I highly recommend the superbly reported Michael McKnight story on our site
detailing the long, winding and drug-addled road that led Sam Hurd to a 15-year prison sentence last week. But McKnight, who worked on this story for 22 months, raised another point that’s more significant to today’s NFL, and that’s the recreational use of marijuana.
First, the rules: By NFL bylaws, all players are tested for recreational drugs once a year, sometime in a 16-week period between April 20 and Aug. 9. If a player tests positive in that solitary test, he is eligible to be tested at random after that. If he is clean, he can do recreational drugs, such as marijuana, without fear of the league as long as he doesn’t exhibit any aberrant behavior or get caught publicly (as with Dwayne Bowe last week). So the vast majority of NFL players are able, as long as they behave, to smoke marijuana at will after the spring/summer test. And reading the McKnight story, the overwhelming impression was Hurd was a mass user of pot—and he had friends in the league whom he supplied.
Three questions with McKnight about his story, and his impression of the pot culture in the league:
Me: Are there more Sam Hurds in the NFL, and if so how many?
McKnight: I think there are more Sam Hurds in the NFL. I don’t think there are more athletes who are dipping their toes in the world of cocaine trafficking, but in terms of guys who somehow procure large amounts of weed and give it to teammates … I would estimate there are between five and 10 other players like that. Meaning five to 10 other NFL locker rooms have a guy in the room who … if marijuana is your deal, you find out within the first month or so that
That guy in that locker over there, that’s the guy you want to go to.
And moreover, people in that circle don’t think they’re doing anything wrong. The feeling is that a great number of those teammates need it. Whatever players need to get themselves right for Sunday, you do it. Whether it’s prescription drugs or whether it’s a sex addiction or whether it’s five hours of massage therapy on Friday … whatever it is to get yourself ready for kickoff Sunday, you do it. And there’s not many questions asked on what that is. You just do it. So that’s how these guys look at marijuana. It’s a support system for the life of an NFL player, or at least a handful of NFL players, who manage pain, relieve stress and kind of get high and smoke with their friends at one of their buddies’ places after practice just to kind of wind down. It’s a stressful world they live in. That doesn’t necessarily condone that behavior, but it does help us understand it a little better.

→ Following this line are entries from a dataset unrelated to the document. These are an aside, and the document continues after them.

$ cat config.mk
export PLATFORM = sky130hd
export DESIGN_NAME = rag_mul
export DESIGN_NICKNAME = d
export VERILOG_FILES = /design/src/design/rag_pkg.sv /design/src/design/rag_mul.sv
export SDC_FILE = /design/constraint.sdc
export NUM_CORES = 2
export LEC_CHECK = 0
export ABC_AREA = 1
export BUFFER_PORTS_ARGS = -buffer_cell sky130_fd_sc_hd__buf_4
export CAP_MARGIN = 10
export CORE_MARGIN = 8
export CORE_UTILIZATION = 60
export DETAILED_ROUTE_END_ITERATION = 16
export PLACE_DENSITY = 0.77
export SYNTH_ARGS = -nofsm -noshare
export SYNTH_HDL_FRONTEND = slang
export SYNTH_SLANG_ARGS = --single-unit
$ cat constraint.sdc
create_clock -name clk -period 19.2 [get_ports clk]
set_input_delay 0.96 -clock clk [delete_from_list [all_inputs] [get_ports clk]]
set_output_delay 0.96 -clock clk [all_outputs]
set_load 0.03 [all_outputs]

Me: So you believe marijuana basically is a pain-killer for players?
McKnight: A lot of players suggest that marijuana is one way to heal their bodies and help them become more like the people we’re surrounded by in public life every day. It’s just a starkly different world than you and I live in.
Me: Why did Sam Hurd do it?
McKnight: There’s the $64,000 question. I would hope the story lays that out a little bit better than I can explain it to you. But it was a swirl of agendas and misinformation, misunderstanding. It was a guy who frankly allowed his head to get screwed on wrong. He allowed his addiction—what I think was more of a psychological addiction to marijuana than a physical addiction—to just cloud everything. Pardon the pun. But he had a need for large quantity of marijuana. It fueled his every day. His craving for marijuana overrode many systems in his psyche telling him
Hold on, don’t do this. The evidence suggests that. The 19 hours I spent interviewing Sam Hurd in a federal detention center suggests that.